**** Extracted records ****

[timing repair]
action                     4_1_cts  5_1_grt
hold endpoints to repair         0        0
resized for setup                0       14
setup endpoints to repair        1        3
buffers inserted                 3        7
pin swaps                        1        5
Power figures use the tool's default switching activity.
[src/rtl/frog_life_manager.sv]
// Frogger life/score controller: turns collision and goal flags into the death sequence,
// lives, saturating score, respawn pulses and the game-over banner.
module frog_life_manager
    import frogger_pkg::*;
#(
    parameter int EXPLOSION_CYCLES = DEFAULT_EXPLOSION_CYCLES,
    parameter int START_LIVES      = 3,
    parameter int LIVES_W          = 2,
    parameter int SCORE_W          = 8,
    parameter int POINTS_PER_GOAL  = 1
) (
    input  logic               i_Clk,
    input  logic               i_Reset,
    input  logic               i_Start,
    input  logic               i_Collision,
    input  logic               i_Goal,
    output logic               o_Freeze,
    output logic               o_Respawn,
    output logic               o_Explosion_Active,
    output logic [LIVES_W-1:0] o_Lives,
    output logic [SCORE_W-1:0] o_Score,
    output logic               o_Game_Over
);

    localparam logic [LIVES_W-1:0] LIVES_INIT = LIVES_W'(START_LIVES);
    localparam logic [SCORE_W-1:0] SCORE_MAX  = '1;
    localparam logic [SCORE_W:0]   POINTS     = (SCORE_W + 1)'(POINTS_PER_GOAL);

    life_state_t        state_q, state_d;
    logic [LIVES_W-1:0] lives_d;
    logic [SCORE_W-1:0] score_d;
    logic [SCORE_W:0]   score_sum;
    logic               respawn_d;
    logic               armed_q, armed_d;
    logic               goal_prev_q, start_prev_q;
    logic               goal_rise, start_rise;
    logic               death_load, death_enable, death_done;

    assign goal_rise    = i_Goal & ~goal_prev_q;
    assign start_rise   = i_Start & ~start_prev_q;
    assign score_sum    = {1'b0, o_Score} + POINTS;
    assign death_enable = (state_q == ST_DYING);

    death_timer #(
        .LENGTH(EXPLOSION_CYCLES)
    ) u_death_timer (
        .i_Clk  (i_Clk),
        .i_Reset(i_Reset),
        .load   (death_load),
        .enable (death_enable),
        .done   (death_done)
    );

    always_comb begin
        // NOTE: every target gets a default first, so no branch can infer a latch.
        state_d    = state_q;
        lives_d    = o_Lives;
        score_d    = o_Score;
        respawn_d  = 1'b0;
        death_load = 1'b0;
        armed_d    = armed_q;

        unique case (state_q)
            ST_IDLE: begin
                if (i_Start) begin
                    state_d   = ST_PLAY;
                    lives_d   = LIVES_INIT;
                    score_d   = '0;
                    respawn_d = 1'b1;
                end
            end
            ST_PLAY: begin
                if (i_Collision && armed_q) begin
                    state_d    = ST_DYING;
                    death_load = 1'b1;
                    if (o_Lives != '0) lives_d = o_Lives - LIVES_W'(1);
                end else if (goal_rise) begin
                    score_d   = score_sum[SCORE_W] ? SCORE_MAX : score_sum[SCORE_W-1:0];
                    respawn_d = 1'b1;
                end
            end
            ST_DYING: begin
                if (death_done) begin
                    if (o_Lives != '0) begin
                        state_d   = ST_PLAY;
                        respawn_d = 1'b1;
                    end else begin
                        state_d = ST_GAME_OVER;
                    end
                end
            end
            ST_GAME_OVER: begin
                if (start_rise) begin
                    state_d   = ST_PLAY;
                    lives_d   = LIVES_INIT;
                    score_d   = '0;
                    respawn_d = 1'b1;
                end
            end
            default: state_d = ST_IDLE;
        endcase

        // The collision flag lags the frog by a cycle; after a respawn it must be seen low
        // in PLAY before another death is accepted.
        if (respawn_d) begin
            armed_d = 1'b0;
        end else if (state_q == ST_PLAY && !i_Collision) begin
            armed_d = 1'b1;
        end
    end

    always_ff @(posedge i_Clk) begin
        if (i_Reset) begin
            state_q            <= ST_IDLE;
            o_Freeze           <= 1'b1;
            o_Respawn          <= 1'b0;
            o_Explosion_Active <= 1'b0;
            o_Lives            <= '0;
            o_Score            <= '0;
            o_Game_Over        <= 1'b0;
            armed_q            <= 1'b0;
            goal_prev_q        <= 1'b0;
            start_prev_q       <= 1'b0;
        end else begin
            // NOTE: non-blocking, so every register here updates from pre-edge values.
            state_q            <= state_d;
            o_Freeze           <= (state_d != ST_PLAY);
            o_Respawn          <= respawn_d;
            o_Explosion_Active <= (state_d == ST_DYING);
            o_Lives            <= lives_d;
            o_Score            <= score_d;
            o_Game_Over        <= (state_d == ST_GAME_OVER);
            armed_q            <= armed_d;
            goal_prev_q        <= i_Goal;
            start_prev_q       <= i_Start;
        end
    end

endmodule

****

Nothing in the records may be left out; copy them all exactly.

• _Answer for the task_:
[timing repair]
action                     4_1_cts  5_1_grt
hold endpoints to repair         0        0
resized for setup                0       14
setup endpoints to repair        1        3
buffers inserted                 3        7
pin swaps                        1        5
Power figures use the tool's default switching activity.
[src/rtl/frog_life_manager.sv]
// Frogger life/score controller: turns collision and goal flags into the death sequence,
// lives, saturating score, respawn pulses and the game-over banner.
module frog_life_manager
    import frogger_pkg::*;
#(
    parameter int EXPLOSION_CYCLES = DEFAULT_EXPLOSION_CYCLES,
    parameter int START_LIVES      = 3,
    parameter int LIVES_W          = 2,
    parameter int SCORE_W          = 8,
    parameter int POINTS_PER_GOAL  = 1
) (
    input  logic               i_Clk,
    input  logic               i_Reset,
    input  logic               i_Start,
    input  logic               i_Collision,
    input  logic               i_Goal,
    output logic               o_Freeze,
    output logic               o_Respawn,
    output logic               o_Explosion_Active,
    output logic [LIVES_W-1:0] o_Lives,
    output logic [SCORE_W-1:0] o_Score,
    output logic               o_Game_Over
);

    localparam logic [LIVES_W-1:0] LIVES_INIT = LIVES_W'(START_LIVES);
    localparam logic [SCORE_W-1:0] SCORE_MAX  = '1;
    localparam logic [SCORE_W:0]   POINTS     = (SCORE_W + 1)'(POINTS_PER_GOAL);

    life_state_t        state_q, state_d;
    logic [LIVES_W-1:0] lives_d;
    logic [SCORE_W-1:0] score_d;
    logic [SCORE_W:0]   score_sum;
    logic               respawn_d;
    logic               armed_q, armed_d;
    logic               goal_prev_q, start_prev_q;
    logic               goal_rise, start_rise;
    logic               death_load, death_enable, death_done;

    assign goal_rise    = i_Goal & ~goal_prev_q;
    assign start_rise   = i_Start & ~start_prev_q;
    assign score_sum    = {1'b0, o_Score} + POINTS;
    assign death_enable = (state_q == ST_DYING);

    death_timer #(
        .LENGTH(EXPLOSION_CYCLES)
    ) u_death_timer (
        .i_Clk  (i_Clk),
        .i_Reset(i_Reset),
        .load   (death_load),
        .enable (death_enable),
        .done   (death_done)
    );

    always_comb begin
        // NOTE: every target gets a default first, so no branch can infer a latch.
        state_d    = state_q;
        lives_d    = o_Lives;
        score_d    = o_Score;
        respawn_d  = 1'b0;
        death_load = 1'b0;
        armed_d    = armed_q;

        unique case (state_q)
            ST_IDLE: begin
                if (i_Start) begin
                    state_d   = ST_PLAY;
                    lives_d   = LIVES_INIT;
                    score_d   = '0;
                    respawn_d = 1'b1;
                end
            end
            ST_PLAY: begin
                if (i_Collision && armed_q) begin
                    state_d    = ST_DYING;
                    death_load = 1'b1;
                    if (o_Lives != '0) lives_d = o_Lives - LIVES_W'(1);
                end else if (goal_rise) begin
                    score_d   = score_sum[SCORE_W] ? SCORE_MAX : score_sum[SCORE_W-1:0];
                    respawn_d = 1'b1;
                end
            end
            ST_DYING: begin
                if (death_done) begin
                    if (o_Lives != '0) begin
                        state_d   = ST_PLAY;
                        respawn_d = 1'b1;
                    end else begin
                        state_d = ST_GAME_OVER;
                    end
                end
            end
            ST_GAME_OVER: begin
                if (start_rise) begin
                    state_d   = ST_PLAY;
                    lives_d   = LIVES_INIT;
                    score_d   = '0;
                    respawn_d = 1'b1;
                end
            end
            default: state_d = ST_IDLE;
        endcase

        // The collision flag lags the frog by a cycle; after a respawn it must be seen low
        // in PLAY before another death is accepted.
        if (respawn_d) begin
            armed_d = 1'b0;
        end else if (state_q == ST_PLAY && !i_Collision) begin
            armed_d = 1'b1;
        end
    end

    always_ff @(posedge i_Clk) begin
        if (i_Reset) begin
            state_q            <= ST_IDLE;
            o_Freeze           <= 1'b1;
            o_Respawn          <= 1'b0;
            o_Explosion_Active <= 1'b0;
            o_Lives            <= '0;
            o_Score            <= '0;
            o_Game_Over        <= 1'b0;
            armed_q            <= 1'b0;
            goal_prev_q        <= 1'b0;
            start_prev_q       <= 1'b0;
        end else begin
            // NOTE: non-blocking, so every register here updates from pre-edge values.
            state_q            <= state_d;
            o_Freeze           <= (state_d != ST_PLAY);
            o_Respawn          <= respawn_d;
            o_Explosion_Active <= (state_d == ST_DYING);
            o_Lives            <= lives_d;
            o_Score            <= score_d;
            o_Game_Over        <= (state_d == ST_GAME_OVER);
            armed_q            <= armed_d;
            goal_prev_q        <= i_Goal;
            start_prev_q       <= i_Start;
        end
    end

endmodule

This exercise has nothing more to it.